◆ **Work instructions**:
The lines to reproduce run from the one containing "li1 | - | - | 2676 |" through the final line of the entries; write them out exactly and add nothing.
[[ Information given open ]]
This design comes from an exercise in tuning for small area, a short achievable clock period and few clock cycles on the open sky130 flow, not from production work.
Where RTL was checked, it was by simulation tests only, not by an equivalence proof against the original.
No functional check of the RTL was part of runs 1 to 6.
Power and IR drop assume default switching activity.

[config.mk]
export PLATFORM = sky130hd
export DESIGN_NAME = mac_frame_deframer_crc32
export DESIGN_NICKNAME = mac_frame_deframer_crc32
export VERILOG_FILES = /design/flow/design.v
export SDC_FILE = /design/flow/constraint.sdc
export NUM_CORES = 4
export LEC_CHECK = 0
export CAP_MARGIN = 20
export CORE_MARGIN = 2
export CORE_UTILIZATION = 45
export GPL_ROUTABILITY_DRIVEN = 1
export PLACE_DENSITY = 0.65
export SETUP_SLACK_MARGIN = 2.6
export SLEW_MARGIN = 20
[design.v]
`timescale 1ns / 1ps
package dfr_pkg;
    localparam int unsigned MIN_FRAME_BYTES = 1 + 4 + 1 + 2 + 4;
    localparam int unsigned HEADER_BYTES    = 8;
    localparam int unsigned MIC_BYTES       = 4;
    localparam logic [31:0] CRC_INIT     = 32'hFFFF_FFFF;
    localparam logic [31:0] CRC_POLY     = 32'hEDB8_8320;
    localparam logic [7:0]  FOPTS_MASK   = 8'h0F;
    localparam logic [7:0]  VERSION_MASK = 8'h03;
    typedef enum logic [1:0] {
        KIND_OPTION  = 2'd0,
        KIND_PAYLOAD = 2'd1,
        KIND_SUMMARY = 2'd2
    } kind_t;
    typedef enum logic [2:0] {
        ST_OK       = 3'd0,
        ST_SHORT    = 3'd1,
        ST_MISMATCH = 3'd2,
        ST_OVERRUN  = 3'd3,
        ST_TOO_LONG = 3'd4
    } status_t;
    typedef struct packed {
        kind_t       kind;
        logic [7:0]  byte_value;
        status_t     status;
        logic [2:0]  message_type;
        logic [1:0]  major_version;
        logic [31:0] device_address;
        logic [7:0]  frame_control;
        logic [15:0] frame_counter;
        logic [7:0]  payload_length;
        logic        last_of_run;
    } result_t;
    localparam int unsigned RESULT_W = 2 + 8 + 3 + 3 + 2 + 32 + 8 + 16 + 8 + 1;
    typedef struct packed {
        logic    byte_valid;
        logic    sum_valid;
        result_t byte_res;
        result_t sum_res;
    } push_t;
endpackage
`timescale 1ns / 1ps
`timescale 1ns / 1ps
`timescale 1ns / 1ps
module mac_frame_deframer_crc32 (
    input  logic        clk,
    input  logic        rst_n,
    input  logic        in_valid,
    output logic        in_ready,
    input  logic [7:0]  in_data,
    input  logic        in_eof,
    output logic        out_valid,
    input  logic        out_ready,
    output logic [1:0]  out_kind,
    output logic [7:0]  out_byte_value,
    output logic [2:0]  out_status,
    output logic [2:0]  out_message_type,
    output logic [1:0]  out_major_version,
    output logic [31:0] out_device_address,
    output logic [7:0]  out_frame_control,
    output logic [15:0] out_frame_counter,
    output logic [7:0]  out_payload_length,
    output logic        out_last_of_run
);
    localparam logic [31:0] CRC_POLY    = 32'hEDB8_8320;
    localparam logic [31:0] CRC_RESIDUE = 32'hDEBB_20E3;
    localparam logic [2:0] ST_OK = 3'd0, ST_SHORT = 3'd1, ST_MISMATCH = 3'd2,
                           ST_OVERRUN = 3'd3, ST_TOO_LONG = 3'd4;
    function automatic [31:0] crc32_byte(input [31:0] crc_in, input [7:0] data);
        integer k;
        begin
            crc32_byte = crc_in ^ {24'd0, data};
            for (k = 0; k < 8; k = k + 1)
            begin
                if (crc32_byte[0])
                    crc32_byte = (crc32_byte >> 1) ^ CRC_POLY;
                else
                    crc32_byte = crc32_byte >> 1;
            end
        end
    endfunction
    logic        rdy;                   
    logic        ov;                    
    logic        gs;                    
    logic [7:0]  g;                     
    logic [7:0]  dl0, dl1, dl2, dl3;    
    logic        fresh;                 
    logic        first;                 
    logic        hcap;                  
    logic        body;                  
    logic [7:0]  cnt;                   
    logic [31:0] crc;
    logic [7:0]  hdr0, hdr5;
    logic [31:0] hdr_addr;
    logic [15:0] hdr_cnt;
    logic       r_v, r_pay, r_lor;
    logic [7:0] r_byte;
    logic       k_v, k_pay, k_lor;
    logic [7:0] k_byte;
    logic       sp1, sp2, sv, q2;
    logic       s_chk;                  
    logic       s_ovr;
    logic [2:0] s_status;
    logic [7:0] s_plen;
    logic [3:0] s_vc;                   
    logic       take, push, pop_r, pop_s, eof_t, busy, load_s, load_q;
    logic       r_v_n, k_v_n, sp1_n, sv_n, q2_n, ge3_n;
    logic [4:0] optlim;
    logic       pay;
    assign take   = in_valid && rdy;
    assign eof_t  = take && in_eof;
    assign push   = take && body;
    assign optlim = 5'd12 + {1'b0, hdr5[3:0]};
    assign pay    = {3'd0, optlim} <= cnt;
    assign pop_r  = out_ready && r_v;
    assign pop_s  = out_ready && !r_v && sv;
    assign busy   = sp1 || sp2 || sv || q2;
    assign load_s = eof_t && !busy;
    assign load_q = q2 && !sp1 && !sp2 && !sv;
    assign r_v_n = k_v || push || (r_v && !out_ready);
    assign k_v_n = r_v && !out_ready && (k_v || push);
    assign sp1_n = load_s;
    assign sv_n  = sp2 || load_q || (sv && !pop_s);
    assign q2_n  = (q2 && !load_q) || (eof_t && busy);
    assign ge3_n = take ? (!in_eof && (cnt >= 8'd2)) : (cnt >= 8'd3);
    always_ff @(posedge clk or negedge rst_n)
    begin
        if (!rst_n)
        begin
            rdy   <= 1'b0;
            ov    <= 1'b0;
            r_v   <= 1'b0;
            k_v   <= 1'b0;
            sp1   <= 1'b0;
            sp2   <= 1'b0;
            sv    <= 1'b0;
            q2    <= 1'b0;
            cnt   <= 8'd0;
            fresh <= 1'b0;
            first <= 1'b0;
            hcap  <= 1'b0;
            body  <= 1'b0;
        end
        else
        begin
            rdy   <= !k_v_n && !((sp1_n || sp1 || sv_n || q2_n) && (ge3_n || q2_n));
            ov    <= r_v_n || sv_n;
            r_v   <= r_v_n;
            k_v   <= k_v_n;
            sp1   <= sp1_n;
            sp2   <= sp1;
            sv    <= sv_n;
            q2    <= q2_n;
            fresh <= take;
            if (take)
            begin
                first <= !in_eof && (cnt == 8'd0);
                hcap  <= !in_eof && (cnt >= 8'd3) && (cnt <= 8'd10);
                body  <= !in_eof && (cnt >= 8'd11) && (cnt <= 8'd253);
                if (in_eof)
                    cnt <= 8'd0;
                else if (cnt != 8'd255)
                    cnt <= cnt + 8'd1;
            end
            else
                hcap <= 1'b0;
        end
    end
    always_ff @(posedge clk)
    begin
        gs <= !r_v_n;
        for (int i = 0; i < 8; i++)
            g[i] <= !r_v_n && !load_q && (s_vc > 4'(i));
    end
    always_ff @(posedge clk)
    begin
        if (take)
        begin
            dl0 <= dl1;
            dl1 <= dl2;
            dl2 <= dl3;
            dl3 <= in_data;
        end
    end
    always_ff @(posedge clk)
    begin
        if (fresh)
        begin
            crc <= crc32_byte(32'd0, dl3) ^
                   (first ? crc32_byte(32'hFFFF_FFFF, 8'd0) : crc32_byte(crc, 8'd0));
        end
        if (hcap)
        begin
            case (cnt[2:0])
                3'd4: hdr0 <= dl0;
                3'd5: hdr_addr[7:0] <= dl0;
                3'd6: hdr_addr[15:8] <= dl0;
                3'd7: hdr_addr[23:16] <= dl0;
                3'd0: hdr_addr[31:24] <= dl0;
                3'd1: hdr5 <= dl0;
                3'd2: hdr_cnt[7:0] <= dl0;
                default: hdr_cnt[15:8] <= dl0;
            endcase
        end
    end
    always_ff @(posedge clk)
    begin
        if (!r_v || pop_r)
        begin
            if (k_v)
            begin
                r_pay  <= k_pay;
                r_lor  <= k_lor;
                r_byte <= k_byte;
            end
            else if (push)
            begin
                r_pay  <= pay;
                r_lor  <= !in_eof;
                r_byte <= dl0;
            end
            else
            begin
                r_pay  <= 1'b0;
                r_lor  <= 1'b1;
                r_byte <= 8'd0;
            end
        end
        if (!k_v && push && r_v && !pop_r)
        begin
            k_pay  <= pay;
            k_lor  <= !in_eof;
            k_byte <= dl0;
        end
    end
    always_ff @(posedge clk)
    begin
        if (load_s)
        begin
            s_plen <= cnt;
            s_vc   <= (cnt >= 8'd11) ? 4'd8 : (cnt >= 8'd4) ? 4'(cnt - 8'd3) : 4'd0;
            s_chk  <= (cnt != 8'd255) && (cnt >= 8'd11);
            if (cnt == 8'd255)
                s_status <= ST_TOO_LONG;
            else if (cnt < 8'd11)
                s_status <= ST_SHORT;
            else
                s_status <= ST_OK;
        end
        else if (load_q)
        begin
            s_plen   <= 8'd0;
            s_vc     <= 4'd0;
            s_chk    <= 1'b0;
            s_status <= ST_SHORT;
        end
        else if (sp1)
        begin
            if (s_chk)
                {s_ovr, s_plen} <= {1'b0, s_plen} - 9'd11 - {5'd0, hdr5[3:0]};
            else
                s_plen <= 8'd0;
        end
        else if (sp2 && s_chk)
        begin
            if (crc != CRC_RESIDUE)
            begin
                s_status <= ST_MISMATCH;
                s_plen   <= 8'd0;
            end
            else if (s_ovr)
            begin
                s_status <= ST_OVERRUN;
                s_plen   <= 8'd0;
            end
        end
    end
    assign in_ready           = rdy;
    assign out_valid          = ov;
    assign out_kind           = {gs, r_pay};
    assign out_byte_value     = r_byte;
    assign out_last_of_run    = r_lor;
    assign out_status         = s_status & {3{gs}};
    assign out_payload_length = s_plen & g;
    assign out_message_type   = hdr0[7:5] & {3{g[0]}};
    assign out_major_version  = hdr0[1:0] & {2{g[0]}};
    assign out_device_address = hdr_addr & {{8{g[4]}}, {8{g[3]}}, {8{g[2]}}, {8{g[1]}}};
    assign out_frame_control  = hdr5 & {8{g[5]}};
    assign out_frame_counter  = hdr_cnt & {{8{g[7]}}, {8{g[6]}}};
endmodule
[flow/run.sh]
#!/bin/bash
# The standard layout, with the smallest buffer on each port.
set -euo pipefail
export BUFFER_PORTS_ARGS="-buffer_cell sky130_fd_sc_hd__buf_1"
bash standard.sh > standard_flow.log 2>&1
[standard.sh]
#!/bin/bash
# synth_recipe.tcl (not shown) runs the flow's synth.tcl, then flattens the netlist and writes it again
# the make line also repeats each setting of config.mk as NAME=value (left out here)
make -C /OpenROAD-flow-scripts/flow DESIGN_CONFIG=/design/flow/config.mk WORK_HOME=/design/flow/orfs CLKGATE_MAP_FILE= SYNTH_SCRIPT=/design/flow/synth_recipe.tcl "${@:-finish}"
[constraint.sdc]
create_clock -name core_clock -period 5.0 [get_ports {clk}]
set_input_delay 1.0000 -clock core_clock [delete_from_list [all_inputs] [get_ports {clk}]]
set_output_delay 1.0000 -clock core_clock [all_outputs]
set_load 0.01 [all_outputs]
==> results of run 1 <==
[cells in the mapped netlist (all sizes together) (11+ instances only)]
cell type	instances	share of area (%)
edfxtp	162	54
xnor2	92	9.3
and2	76	5.3
nor2	54	2.3
xor2	46	4.8
inv	31	1.3
nand2	24	1.0
ha	23	3.2
a21oi	22	1.2
dfrtp	20	5.6
buf	18	1.1
a22o	12	1.2
clkbuf	11	0.46
[registers in the layout (all words and copies together) (netlist names), 3 cells and up]
name,flops
s_status,3
hdr5,8
hdr0,5
cnt,8
dl2,8
k_byte,8
s_vc,4
dl3,8
dl0,8
crc,32
hdr_cnt,16
r_byte,8
hdr_addr,32
dl1,8
g,8
s_plen,8
[stage by stage]
stage | area (µm²) | setup WS (ns) | utilization (%) | cells | power [mW]
2_1_floorplan | 8940 | 2.75 | - | 687 | 5.39
3_3_place_gp | 9510 | 1.90 | 48.8 | 1022 | 6.07
3_5_place_dp | 9520 | 1.81 | 48.9 | 1023 | 6.17
4_1_cts | 10100 | 2.57 | 52.1 | 1056 | 7.58
5_1_grt | 10200 | 2.54 | 52.6 | 1062 | 8.08
6_report | 10200 | 2.64 | 52.6 | 1062 | 7.59
[routing by layer]
| layer | wire length (µm) | global-route usage (%) | vias to the layer above |
|---|---|---|---|
| li1 | - | - | 2573 |
| met5 | 0 | 0 | - |
| met4 | 382 | 6.53 | 0 |
| met3 | 1240 | 4.21 | 27 |
| met2 | 8260 | 27.3 | 214 |
| met1 | 9070 | 26.2 | 2649 |
[worst max path at each step]
stage / startpoint / end / slack (ns)
2_1_floorplan: in_valid / s_plen[0]$_DFFE_PP_ / 2.75
3_3_place_gp: in_valid / s_status[0]$_DFFE_PP_ / 1.90
3_5_place_dp: in_valid / s_status[0]$_DFFE_PP_ / 1.81
4_1_cts: in_valid / s_status[0]$_DFFE_PP_ / 2.57
5_1_grt: cnt[0]$_DFFE_PN0P_ / hdr_cnt[14]$_DFFE_PP_ / 2.54
6_report: cnt[1]$_DFFE_PN0P_ / hdr_cnt[14]$_DFFE_PP_ / 2.64
[cell usage in the layout, fill, tap and decap left out, drive strengths merged, types with 2 or more instances in the layout]
cell	netlist	routed
xor2	46	46
nor4b	2	2
nor3	10	10
nor2b	5	5
inv	31	41
o31a	2	2
clkinvlp	0	2
and3	7	7
o22ai	8	8
or3	2	2
o41ai	2	2
ha	23	23
a21o	4	4
edfxtp	162	162
dfxtp	9	9
a21oi	22	22
nand4	3	3
and2	76	76
nand3b	2	2
nand3	5	5
nand2	24	24
dfrtp	20	20
clkbuf	11	19
buf	18	106
nor4	5	5
a22o	12	12
xnor2	92	92
mux2i	3	3
o21ai	9	9
nand4b	3	3
nor3b	2	2
nor2	54	54
[power breakdown]
part	internal, mW	switching (mW)	leakage, nW	total, mW
registers	2.42	0.513	1.86	2.94
clock network	0.731	0.645	0.292	1.38
logic	1.54	1.73	1.54	3.27
total	4.70	2.89	3.70	7.59
[layout make-up]
type	count	area, µm²
timing repair buffer	107	477
clock buffer	18	439
inverter	31	116
multi-input combinational	436	3160
fill	1708	9230
clock inverter	14	164
sequential	191	5550
tap	265	332
[timing repair]
| action | CTS | global route |
|---|---|---|
| resized for setup | 5 | 7 |
| buffers inserted | 1 | 5 |
| hold buffers | 0 | 0 |
| endpoints found under the setup margin | 46 | 41 |
| gates cloned | 0 | 1 |
[logic make-up (layout without fill, tap and decap cells)]
family	count (synthesis)	count (layout)	share of synthesized area, %
flops	191	191	62.1
simple gates	203	203	12.1
buf+inv	60	170	2.88
xor+xnor	139	139	14.3
compound gates	67	67	4.94
mux	3	3	0.336
fa+ha+maj	24	24	3.44
==> summary.txt, run 1 <==
status finished clean; Fin Hold WS 0.423 ns; hold path depth 0; final hold vios 0; Worst R2R End hdr_cnt[14]$_DFFE_PP_; FF+latch count, synth 191; worst skew pair latency 0.43 ns; total track usage 18.2%; I/O pins 98; Worst Path Buf+Inv 1; Async SR Flop Fraction 10.5%; final max-slew violation count 0; Max VDD drop 564 µV; die height 145 µm; critical path depth in cells 4; post-route minimum period 2.36 ns; CP max stage delay 0.69 ns; FMAX 423 MHz; wire per inst 17.8 µm; Clock transition at path regs 0.07 ns; Setup TNS 0 ns; first-pass GRT wire length approximately 29,000 µm; syn nets 724; Max-slew headroom 54.8%; Pre-antenna DRT Iters 5; Vias 5,463; root buf cell clkbuf_16; Static Leak 3.70 nW; HPWL Detailed 13,600 µm; Avg Cell Area, Syn ~13 µm²; ys flop type edfxtp_1; clk buf depth 2; Worst Hold Path EP dl0[3]$_DFFE_PN_; Cell variety after synth 51; Mapped Cells 687; CTS tree built; worst r2r path cells 4; ratio of cells with drive above 1 in the final layout 7.53%; family with the most delay on the worst path simple AND/OR/NAND/NOR gates; Hold Path Class register to register; Worst-Margin Slew 0.674 ns; Post-Syn Area about 0.009 mm²; global placement routability congestion just over 0.8; CP Data Arrival Time 2.44 ns; Cell Rows just over 50; slowest CP cell or4b_2; post-synthesis sequential area ratio 62.1%; final wirelength 18,900 µm; pwr/cell area between 700 and 800 mW/mm²; RR Startpoint cnt[1]$_DFFE_PN0P_; WP data required 5.07 ns; Num CTS Buffers 17; vias in the first global route 5,276; CP Class register to register; crit path cell chain inv_1 -> ha_1 -> or4b_2 -> a21oi_2; DIE WIDTH around 140 µm; initial DRC count between 400 and 500; fin nets 821; H-tree Lvls 4; Remaining DRCs 0; YS warnings 1; Max Cap Violations 0; Core Box Area 0.0195 mm²; port buffer count 97; Initial Util 45.9%; antenna cells 0; Setup crit start kind register; Sink Count 191; setup violators final 0; Setup crit end kind register; die area between 0.02 and 0.025 mm²; via density per instance a little over 5; area added between synthesis and finish 14.5%; DRT antenna net count 0; worst-path maximum fanout 8; largest net degree at the start of global routing 47; Post-synth EDFFs 162; total grt overflow 0; initial antenna violation count 0; r2r setup slk 2.64 ns; post-route clock period utilization 47.3%; RSZ-0062 raised after global routing yes; Hold Startpoint dl1[3]$_DFFE_PN_; clk_skew 0.0111 ns
==> run 2: changes to the inputs <==
--- a/config.mk
+++ b/config.mk
@@ -12,3 +12,3 @@
 export PLACE_DENSITY = 0.65
-export SETUP_SLACK_MARGIN = 2.6
+export SETUP_SLACK_MARGIN = 2.9
 export SLEW_MARGIN = 20
==> run 2 against run 1 <==
Against the previous run:
- synthesized area is the same
- sequential power shrank 1%
- wire length grew 7.7%
- clock skew grew 0.0036 ns
- fmax grew 4.2%
- sequential share of layout area shrank 4.0 points
- combinational power grew 18%
- via count grew 5.1%
- global-route usage grew 0.49 points
- power grew 6.6%
- register-to-register slack gained 0.16 ns
- critical path type is now register to primary output
- largest power group unchanged
==> summary.txt, run 2 <==
Async SR Flop Fraction approximately a tenth; Pre-antenna DRT Iters 6; worst r2r path cells 10; RSZ-0062 raised after global routing yes; Worst R2R End s_plen[5]$_DFFE_PP_; global placement routability congestion 0.862; root buf cell clkbuf_16; Post-Syn Area 0.00894 mm²; initial antenna violation count 0; die area 0.0210 mm²; Synth area leader edfxtp_1; commonest non-fill, non-tap cell in the layout edfxtp_1; clk_skew 0.0146 ns; CTS tree built; top flop regs crc (32), hdr_addr (32), hdr_cnt (16); Max VDD drop 577 µV; fin nets 874; Initial Util 45.9%; first-pass GRT wire length ~30,000 µm; Synth top area share 54.4%; r2r setup slk 2.80 ns; YS warnings 1; Hold Startpoint dl1[7]$_DFFE_PN_; commonest cells after routing, fill and taps aside 162 x edfxtp_1, 89 x xnor2_1, 52 x nor2_1; clk buf depth 2; Vias between 5k and 6k; largest net degree at the start of global routing 34; Static Leak 4.31 nW; Remaining DRCs 0; hold buffers post-CTS 0; ratio of cells with drive above 1 in the final layout 28.0%; RR Startpoint hdr5[1]$_DFFE_PP_; Clock transition at path regs about 0.070 ns; syn nets 724; total grt overflow 0; post-route clock period utilization 45.4%; die height 145 µm; antenna cells 0; Cell Rows between 50 and 60; CP Data Arrival Time 1.27 ns; fill cell count between 1.5k and 2k; area added between synthesis and finish 24.5%; Post-synth EDFFs between 150 and 200; FMAX roughly 440 MHz; FF+latch count, synth approximately 190; Total Power 8.09 mW; Hold Path Class register to register; initial DRC count 452; CP Class register to primary output; Max-slew headroom 56.0%; Worst Hold Path EP dl0[7]$_DFFE_PN_; setup violators final 0; Max Cap Violations 0; hold path depth 0; synth top area cells edfxtp_1 54%, xnor2_1 8.7%, dfrtp_1 5.6%; Setup crit start kind register; I/O pins 98; Mapped Cells 687; port buffer count 97; Avg Cell Area, Syn 13.0 µm²; cell with the most instances after synthesis edfxtp_1; final hold vios 0; Num CTS Buffers 17; WP data required around 4.0 ns; Non-Filler Instances 1,115; ys flop type edfxtp_1; post-synthesis sequential area ratio approximately 62%; post-route minimum period 2.27 ns; DIE WIDTH 145 µm; cell area after layout between 0.01 and 0.015 mm²; worst-path maximum fanout 3; Cell variety after synth 51; placed cells 1,022; DRT antenna net count 0; Worst-Margin Slew 0.660 ns; Sink Count between 150 and 200; final wirelength 20,400 µm; total track usage 18.7%; vias in the first global route 5,475; placed cell area 0.00952 mm²; wire per inst between 15 and 20 µm; Post-synth top cells 162 x edfxtp_1, 89 x xnor2_1, 76 x and2_1; worst skew pair latency 0.43 ns; HPWL Detailed 13,500 µm; H-tree Lvls 4; status finished clean; pwr/cell area 727 mW/mm²; Setup TNS 0 ns; Core Box Area 0.0195 mm²; Setup crit end kind primary output; final max-slew violation count 0; via density per instance 5.15
==> run 2: changes by cell type in the layout (fill, tap and decap cells not counted), sizes merged <==
cell	delta
buf	+44
bufbuf	+1
bufinv	-1
clkbuf	+8
clkinv	+2
clkinvlp	-1
inv	-1
or3	+1
==> run 2: cells by family after synthesis <==
| group | share of synthesized area [%] |
|---|---|
| AO/OA/AOI/OAI | 4.94 |
| XOR/XNOR | 14.3 |
| adder cells (fa/ha/maj) | 3.44 |
| multiplexers | 0.336 |
| AND/OR/NAND/NOR | 12.1 |
| buffers and inverters | 2.88 |
| flip-flops | 62.1 |
==> run 2: per-layer routing <==
| layer | part of all wire (%) | track usage (%) | vias up |
|---|---|---|---|
| met2 | 49 | 30.7 | 203 |
| met3 | 5.4 | 3.49 | 33 |
| met1 | 43 | 25.1 | 2832 |
| li1 | - | - | 2676 |
| met4 | 1.9 | 6.83 | 0 |
| met5 | 0 | 0 | - |
==> run 2: through the flow <==
stage	setup slack [ns]	hold slack [ns]	util (%)
2_1_floorplan	2.90	0.400	-
3_3_place_gp	1.74	0.401	48.9
3_5_place_dp	1.68	0.405	48.9
4_1_cts	2.78	0.419	54.0
5_1_grt	2.70	0.427	57.2
6_report	2.73	0.419	57.2
==> run 2: report_power, final <==
| part | internal (mW) | switching (mW) |
|---|---|---|
| Sequential | 2.44 | 0.457 |
| Clock | 0.668 | 0.654 |
| Combinational | 1.97 | 1.89 |
==> run 2: area by class of cell <==
class / instances / area (µm²) / share of cell area [%]
multi-input combinational: 437 / 3350 / 30.1
timing repair buffer: 159 / 1170 / 10.5
clock inverter: 13 / 138 / 1.24
clock buffer: 19 / 433 / 3.89
inverter: 31 / 119 / 1.07
sequential: 191 / 5580 / 50.2
tap: 265 / 332 / 2.98
==> run 2: worst max-delay path by stage <==
stage / from / endpoint / slack [ns] / cells after the start
floorplan: hdr5[2]$_DFFE_PP_ / s_plen[6]$_DFFE_PP_ / 2.90 / 8
global placement: in_valid / k_byte[0]$_DFFE_PP_ / 1.74 / 7
detailed placement: in_valid / k_byte[4]$_DFFE_PP_ / 1.68 / 7
CTS: s_plen[1]$_DFFE_PP_ / s_plen[5]$_DFFE_PP_ / 2.78 / 11
global route: hdr5[1]$_DFFE_PP_ / s_plen[5]$_DFFE_PP_ / 2.70 / 10
finish: hdr5[1]$_DFFE_PP_ / out_frame_control[1] / 2.73 / 3
==> run 2: critical path: stages (launching register included) <==
cell and delay (ns):
edfxtp_1 0.43, buf_4 0.16, and2_4 0.13, buf_6 0.11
[[ Information given closed ]]
◆ **Answer space**:
| li1 | - | - | 2676 |
| met4 | 1.9 | 6.83 | 0 |
| met5 | 0 | 0 | - |
==> run 2: through the flow <==
stage	setup slack [ns]	hold slack [ns]	util (%)
2_1_floorplan	2.90	0.400	-
3_3_place_gp	1.74	0.401	48.9
3_5_place_dp	1.68	0.405	48.9
4_1_cts	2.78	0.419	54.0
5_1_grt	2.70	0.427	57.2
6_report	2.73	0.419	57.2
==> run 2: report_power, final <==
| part | internal (mW) | switching (mW) |
|---|---|---|
| Sequential | 2.44 | 0.457 |
| Clock | 0.668 | 0.654 |
| Combinational | 1.97 | 1.89 |
==> run 2: area by class of cell <==
class / instances / area (µm²) / share of cell area [%]
multi-input combinational: 437 / 3350 / 30.1
timing repair buffer: 159 / 1170 / 10.5
clock inverter: 13 / 138 / 1.24
clock buffer: 19 / 433 / 3.89
inverter: 31 / 119 / 1.07
sequential: 191 / 5580 / 50.2
tap: 265 / 332 / 2.98
==> run 2: worst max-delay path by stage <==
stage / from / endpoint / slack [ns] / cells after the start
floorplan: hdr5[2]$_DFFE_PP_ / s_plen[6]$_DFFE_PP_ / 2.90 / 8
global placement: in_valid / k_byte[0]$_DFFE_PP_ / 1.74 / 7
detailed placement: in_valid / k_byte[4]$_DFFE_PP_ / 1.68 / 7
CTS: s_plen[1]$_DFFE_PP_ / s_plen[5]$_DFFE_PP_ / 2.78 / 11
global route: hdr5[1]$_DFFE_PP_ / s_plen[5]$_DFFE_PP_ / 2.70 / 10
finish: hdr5[1]$_DFFE_PP_ / out_frame_control[1] / 2.73 / 3
==> run 2: critical path: stages (launching register included) <==
cell and delay (ns):
edfxtp_1 0.43, buf_4 0.16, and2_4 0.13, buf_6 0.11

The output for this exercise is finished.